The Candidates continue to entertain chess fans all over the world with exciting, hard-fought games. Round 5 saw Praggnanandhaa R playing a strong opening idea against Ian Nepomniachtchi; Vidit Gujrathi failing to make the most of Fabiano Caruana’s over-optimistic play; Alireza Firouzja faltering in an endgame to lose against Hikaru Nakamura; and Gukesh D first mishandling a superior position and then beating Nijat Abasov in a queen endgame.

As the round-5 encounters reached the middlegame phase, it seemed likely for Pragg to inflict a first defeat on Nepo after employing a formidable piece of preparation, while Vidit suddenly got big winning chances once Caruana faltered by missing a tactical idea in a double-edged position. Not long after, both games ended drawn.

By that point, Gukesh had obtained a strategic, stable advantage over Abasov, while the game between Firouzja and Nakamura was the most balanced confrontation, with both contenders showing proficient play in an interesting middlegame. Much later in the day, both encounters ended decisively, as Firouzja and Abasov faltered in technical endgames.

Once the action was over about six hours into the round, Gukesh emerged as co-leader. After beating Abasov, the Indian prodigy is tied for first with Nepomniachtchi, each with 3½ points.

In Wednesday’s sixth round, Nepo and Gukesh will play white against the top two seeds in the tournament — Caruana and Nakamura, respectively.

Results - Round 5

Andrea Bocelli

Italian tenor Andrea Bocelli visited the tournament hall and played a chess game against none other than Vishy Anand — with the black pieces! | Photo: FIDE / Michal Walusza

Praggnanandhaa ½ - ½ Nepomniachtchi

For a fifth game in a row, Pragg showed remarkable opening preparation. Facing Nepo’s Petroff Defence, the 18-year-old blitzed out his first 20 moves confidently, entering a line involving a couple of pawn sacrifices.

Only after 19.d5 did Nepo seem to be out of book (or perhaps he was reviewing the lines he had prepared in his head) — the Russian had also blitzed out all his moves up to this point, but he spent 40 minutes before playing 19...cxd5.

Pragg quickly continued with 20.Ng5, to which Nepo replied with the imprecise 20...h6 after thinking for 8 minutes (20...g6 was stronger).

Then came the energetic 21.Nxf7, played by Pragg after less than 2 minutes!

After 21...Kxf7, White was a piece down, but he had played fearless, bold chess to amass both a 50-minute advantage on the clock and a clear psychological edge.

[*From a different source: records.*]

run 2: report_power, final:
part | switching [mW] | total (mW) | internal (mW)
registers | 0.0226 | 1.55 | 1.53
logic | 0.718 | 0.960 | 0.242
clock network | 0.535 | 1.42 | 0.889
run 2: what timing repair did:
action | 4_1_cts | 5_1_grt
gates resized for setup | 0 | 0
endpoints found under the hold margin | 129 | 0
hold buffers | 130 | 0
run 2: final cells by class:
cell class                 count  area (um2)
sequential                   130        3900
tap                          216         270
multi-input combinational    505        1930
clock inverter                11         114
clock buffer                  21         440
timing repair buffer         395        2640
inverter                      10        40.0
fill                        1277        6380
## src/design/twma_pkg.sv

```systemverilog
`default_nettype none
package twma_pkg;

    localparam int DEPTH       = 128;
    localparam int PTR_W       = 7;
    localparam int CNT_W       = 8;
    localparam int SAMPLE_BITS = 16;
    localparam int TIME_W      = 32;
    localparam int SUM_W       = 23;
    localparam logic [TIME_W-1:0] WINDOW_RESET = 32'd5000;

    typedef struct packed {
        logic [TIME_W-1:0]             sample_time;
        logic signed [SAMPLE_BITS-1:0] sample_value;
    } t_item;

    // request to the serial divider
    typedef struct packed {
        logic             start;
        logic [SUM_W-1:0] dividend;
        logic [CNT_W-1:0] divisor;
        logic             neg;
    } t_div_req;

endpackage
`default_nettype wire

```

## src/design/twma_front.sv

```systemverilog
`default_nettype none
module twma_front (
    input  wire                  i_clk,
    input  wire                  i_rst_n,
    input  wire                  i_valid,
    output logic                 o_stall,
    input  wire [31:0]           i_sample_time,
    input  wire signed [15:0]    i_sample_value,
    output logic                 o_avail,
    output twma_pkg::t_item      o_item,
    input  wire                  i_pop
);
    import twma_pkg::*;

    // two-deep request queue between the port and the window logic
    t_item      r_mem [2];
    logic       r_wr, r_rd;
    logic [1:0] r_cnt;
    logic       push;

    assign o_stall = (r_cnt == 2'd2);
    assign push    = i_valid && !o_stall;
    assign o_avail = (r_cnt != 2'd0);
    assign o_item  = r_mem[r_rd];

    always_ff @(posedge i_clk) begin
        if (push) begin
            r_mem[r_wr] <= '{sample_time: i_sample_time, sample_value: i_sample_value};
        end
    end

    always_ff @(posedge i_clk) begin
        if (!i_rst_n) begin
            r_wr  <= 1'b0;
            r_rd  <= 1'b0;
            r_cnt <= 2'd0;
        end else begin
            if (push) begin
                r_wr <= !r_wr;
            end
            if (i_pop) begin
                r_rd <= !r_rd;
            end
            case ({push, i_pop})
                2'b10:   r_cnt <= r_cnt + 2'd1;
                2'b01:   r_cnt <= r_cnt - 2'd1;
                default: r_cnt <= r_cnt;
            endcase
        end
    end

endmodule
`default_nettype wire

```
File: src/design/twma_pkg.sv
`default_nettype none
package twma_pkg;

    localparam int DEPTH       = 128;
    localparam int PTR_W       = 7;
    localparam int CNT_W       = 8;
    localparam int SAMPLE_BITS = 16;
    localparam int TIME_W      = 32;
    localparam int SUM_W       = 23;
    localparam logic [TIME_W-1:0] WINDOW_RESET = 32'd5000;

    typedef struct packed {
        logic [TIME_W-1:0]             sample_time;
        logic signed [SAMPLE_BITS-1:0] sample_value;
    } t_item;

    // request to the serial divider
    typedef struct packed {
        logic             start;
        logic [SUM_W-1:0] dividend;
        logic [CNT_W-1:0] divisor;
        logic             neg;
    } t_div_req;

endpackage
`default_nettype wire

File: src/design/twma_div.sv
`default_nettype none
module twma_div (
    input  wire                     i_clk,
    input  wire                     i_rst_n,
    input  twma_pkg::t_div_req      i_req,
    output logic                    o_done,
    output logic signed [15:0]      o_quotient
);
    import twma_pkg::*;

    localparam int STEP_W = $clog2(SUM_W);

    logic              r_busy, r_done, r_neg;
    logic [STEP_W-1:0] r_step;
    logic [SUM_W-1:0]  r_quo;
    logic [CNT_W-1:0]  r_rem, r_div;
    logic [CNT_W-1:0]  rem_sh;
    logic              fits;
    logic [SUM_W-1:0]  q_signed;

    // restoring division, one quotient bit a cycle, magnitude only
    assign rem_sh = {r_rem[CNT_W-2:0], r_quo[SUM_W-1]};
    assign fits   = (rem_sh >= r_div);

    always_ff @(posedge i_clk) begin
        if (i_req.start) begin
            r_quo <= i_req.dividend;
            r_rem <= '0;
            r_div <= i_req.divisor;
            r_neg <= i_req.neg;
        end else if (r_busy) begin
            r_rem <= fits ? CNT_W'(rem_sh - r_div) : rem_sh;
            r_quo <= {r_quo[SUM_W-2:0], fits};
        end
    end

    always_ff @(posedge i_clk) begin
        if (!i_rst_n) begin
            r_busy <= 1'b0;
            r_done <= 1'b0;
            r_step <= '0;
        end else begin
            r_done <= 1'b0;
            if (i_req.start) begin
                r_busy <= 1'b1;
                r_step <= '0;
            end else if (r_busy) begin
                if (r_step == STEP_W'(SUM_W - 1)) begin
                    r_busy <= 1'b0;
                    r_done <= 1'b1;
                end
                r_step <= r_step + STEP_W'(1);
            end
        end
    end

    assign q_signed   = r_neg ? SUM_W'(-r_quo) : r_quo;
    assign o_quotient = q_signed[SAMPLE_BITS-1:0];
    assign o_done     = r_done;

endmodule
`default_nettype wire

File: config.mk
export PLATFORM = sky130hd
export DESIGN_NAME = twma_div
export DESIGN_NICKNAME = d
export VERILOG_FILES = /design/src/design/twma_pkg.sv /design/src/design/twma_div.sv
export SDC_FILE = /design/constraint.sdc
export NUM_CORES = 1
export LEC_CHECK = 0
export ABC_AREA = 1
export BUFFER_PORTS_ARGS = -buffer_cell sky130_fd_sc_hd__buf_2
export CORE_AREA = 2 2 81 83
export DETAILED_ROUTE_END_ITERATION = 7
export DIE_AREA = 0 0 83 85
export MAX_ROUTING_LAYER = met4
export PLACE_DENSITY = 0.8
export SLEW_MARGIN = 10
export SYNTH_ARGS = -nofsm -noshare
export SYNTH_HDL_FRONTEND = slang
export SYNTH_SLANG_ARGS = --single-unit
File: constraint.sdc
create_clock -name i_clk -period 1.7 [get_ports i_clk]
set_input_delay 0.34 -clock i_clk [delete_from_list [all_inputs] [get_ports i_clk]]
set_output_delay 0.34 -clock i_clk [all_outputs]
set_load 0.05 [all_outputs]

As the commentators expected, Nepo gave back material looking to deal with his opponent’s threats. However, after 21...Kxf7 22.Rd3 Nd7 23.Rxd5, the Russian faltered with 23...Nc5

Instead of the knight jump, Black needed to play 23...Bxh2, the one move that kept the dynamic balance.

The next critical point was reached after 24.Rxd6 Kg8 25.Qd5+ Kh8

With 1 hour and 26 minutes on his clock, Pragg spent around 12 minutes before playing 26.Bf5 here, when 26.Qe5 (or the less precise 26.Qd4) was the way to keep his advantage, pinning the g-pawn and thus creating the threat of an eventual Rxh6+.

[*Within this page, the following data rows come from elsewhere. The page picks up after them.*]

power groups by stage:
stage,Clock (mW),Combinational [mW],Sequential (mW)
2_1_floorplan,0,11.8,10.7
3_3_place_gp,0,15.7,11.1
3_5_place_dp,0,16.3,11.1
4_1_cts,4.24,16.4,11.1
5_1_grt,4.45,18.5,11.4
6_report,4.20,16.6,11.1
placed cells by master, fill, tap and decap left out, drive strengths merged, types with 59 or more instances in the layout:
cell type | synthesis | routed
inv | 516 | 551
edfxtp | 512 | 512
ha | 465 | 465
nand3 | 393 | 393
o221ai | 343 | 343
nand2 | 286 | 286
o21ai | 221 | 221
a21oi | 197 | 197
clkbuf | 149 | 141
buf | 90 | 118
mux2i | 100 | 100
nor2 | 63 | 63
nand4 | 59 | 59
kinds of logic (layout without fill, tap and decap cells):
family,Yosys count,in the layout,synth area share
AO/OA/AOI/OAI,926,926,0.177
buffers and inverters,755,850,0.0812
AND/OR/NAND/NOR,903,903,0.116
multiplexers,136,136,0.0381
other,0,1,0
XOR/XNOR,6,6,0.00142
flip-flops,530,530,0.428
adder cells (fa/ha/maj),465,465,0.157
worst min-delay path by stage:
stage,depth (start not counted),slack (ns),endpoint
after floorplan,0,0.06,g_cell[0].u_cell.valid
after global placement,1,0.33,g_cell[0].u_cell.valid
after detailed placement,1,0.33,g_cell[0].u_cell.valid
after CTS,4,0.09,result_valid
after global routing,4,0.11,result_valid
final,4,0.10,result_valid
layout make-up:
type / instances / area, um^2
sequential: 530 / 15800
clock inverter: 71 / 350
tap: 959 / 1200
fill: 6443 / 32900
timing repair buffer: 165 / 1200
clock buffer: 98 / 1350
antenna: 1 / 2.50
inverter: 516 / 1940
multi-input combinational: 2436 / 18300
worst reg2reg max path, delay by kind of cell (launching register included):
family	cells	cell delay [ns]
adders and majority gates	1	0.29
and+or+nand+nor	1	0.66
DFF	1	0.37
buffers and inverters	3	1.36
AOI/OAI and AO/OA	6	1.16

After 26...Nb7, White’s best continuation is to swap the queens with 27.Qxa5 Nxa5. Nepo had survived the opening scare, and then showcased his usual quick, confident style to keep the balance and eventually sign a 44-move draw.

Praggnanandhaa Rameshbabu

Excellently prepared — Praggnanandhaa Rameshbabu | Photo: FIDE / Michal Walusza

Vidit ½ - ½ Caruana

Much like Pragg, Vidit has been displaying audacious opening ideas throughout the event in Toronto. On Tuesday, though, the 29-year-old faced one of the strongest theoreticians in the world, and had to spend close to 20 minutes already on move 7.

The Indian star nonetheless handled the opening stage formidably, entering a position with opposite-side castling which engines soon evaluated as slightly favourable for White.

And, on move 22, Caruana decided not to castle short (which was the strongest move in the position) and go for 22...e5 instead, as he failed to foresee that 23.Qg3, as played by Vidit, would leave him in a really tough spot.

Caruana counted with 23...Qa7, going all-in on the queenside while allowing his opponent to play 24.Qxe5, pinning the e7-bishop and preventing Black from castling short.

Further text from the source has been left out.